Intendo tali elementi fisici, al pari degli attori vivi, come materie prime. Se ben accostati, come in una pila di Volta, attori e materia reagiscono "chimicamente" fra loro creando energia. Preparo scene dalla confezione poco elaborata. Temo istintivamente che una confezione troppo complessa possa ostacolare le reazioni naturali fra gli elementi organici e inorganici che regista e scenografo predispongono sulla scena. La cassa armonica, in fondo, è solo legno e spazio vuoto. Cerco spesso la guida degli elementi primi, a cui lasciare ampia autonomia e da manomettere il meno possibile.
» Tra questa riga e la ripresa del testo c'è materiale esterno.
File: config.mk
export PLATFORM = sky130hd
export DESIGN_NAME = pair_grant_arbiter_flat
export DESIGN_NICKNAME = d
export VERILOG_FILES = /design/src/rtl/pair_grant_arbiter_if.sv /design/src/rtl/pair_grant_arbiter.sv /design/src/flat_wrapper.sv
export SDC_FILE = /design/constraint.sdc
export NUM_CORES = 1
export LEC_CHECK = 0
export BUFFER_PORTS_ARGS = -buffer_cell sky130_fd_sc_hd__buf_2
export CAP_MARGIN = 20
export CORE_MARGIN = 5
export CORE_UTILIZATION = 35
export DETAILED_ROUTE_END_ITERATION = 16
export SLEW_MARGIN = 20
export SYNTH_ARGS = -nofsm -noshare
export SYNTH_HDL_FRONTEND = slang
export SYNTH_SLANG_ARGS = --single-unit
File: constraint.sdc
create_clock -name clk -period 1.85 [get_ports clk]
set_input_delay 0.185 -clock clk [delete_from_list [all_inputs] [get_ports clk]]
set_output_delay 0.185 -clock clk [all_outputs]
set_load 0.05 [all_outputs]
File: src/rtl/pair_grant_arbiter_if.sv
// Request/grant bundle between two agents and the pair arbiter.
// master = requester side, slave = arbiter side.
interface pair_grant_arbiter_if;
  logic       req_a;
  logic       req_b;
  logic       gnt_a;
  logic       gnt_b;
  logic       busy;
  logic [3:0] hold_cnt;
  logic       switch;
  logic [7:0] sw_cnt;

  modport master (
    output req_a, req_b,
    input  gnt_a, gnt_b, busy, hold_cnt, switch, sw_cnt
  );

  modport slave (
    input  req_a, req_b,
    output gnt_a, gnt_b, busy, hold_cnt, switch, sw_cnt
  );
endinterface

File: src/rtl/pair_grant_arbiter.sv
// Two-requester one-hot grant controller with bounded hold
// under contention, plus switch pulse and switch counter.
module pair_grant_arbiter #(
  parameter int MAX_HOLD = 4,
  parameter bit PARK     = 1'b0
) (
  input logic                 clk,
  input logic                 rst,
  pair_grant_arbiter_if.slave bus
);

  logic       owner;
  logic [3:0] hold;
  logic       sw;
  logic [7:0] swc;

  logic own;
  logic oth;
  logic limit;
  logic do_sw;

  assign own   = owner ? bus.req_b : bus.req_a;
  assign oth   = owner ? bus.req_a : bus.req_b;
  assign limit = (hold == 4'(MAX_HOLD - 1));
  // Hand over on release, or when the contended hold runs out.
  assign do_sw = oth & (~own | limit);

  always_ff @(posedge clk or posedge rst) begin
    if (rst) begin
      owner <= PARK;
      hold  <= 4'd0;
      sw    <= 1'b0;
      swc   <= 8'd0;
    end else begin
      sw <= do_sw;
      if (do_sw) begin
        owner <= ~owner;
        hold  <= 4'd0;
        swc   <= swc + 8'd1;
      end else if (own & oth) begin
        hold <= hold + 4'd1;
      end else begin
        hold <= 4'd0;
      end
    end
  end

  assign bus.gnt_a    = ~owner;
  assign bus.gnt_b    = owner;
  assign bus.busy     = own;
  assign bus.hold_cnt = hold;
  assign bus.switch   = sw;
  assign bus.sw_cnt   = swc;

  a_onehot: assert property (
    @(posedge clk) disable iff (rst)
    bus.gnt_a ^ bus.gnt_b);

  a_sw: assert property (
    @(posedge clk) disable iff (rst)
    sw |-> (bus.gnt_a != $past(bus.gnt_a)));

  a_hold: assert property (
    @(posedge clk) disable iff (rst)
    hold < 4'(MAX_HOLD));

endmodule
Ad esempio, il fragore visivo del bronzo per tavoli-palcoscenico, l'armonia del crollo di un edificio di carta, la tensione fisica delle corde su cui si regga un'intera scena, il vento che soffia fra nastri di seta, la frattura delle assi del palco, la scucitura di un fondale da cui forse si genereranno azioni impreviste.

Il gioco vero del mio di lavoro, dopo aver costruito un sistema essenziale, è intuirne le incrinature, e riuscire a non chiuderle perchè è lì che di solito, si infiltra la vita. Lasciare varchi attraverso i quali la scena possa accadere. Nonostante il progetto.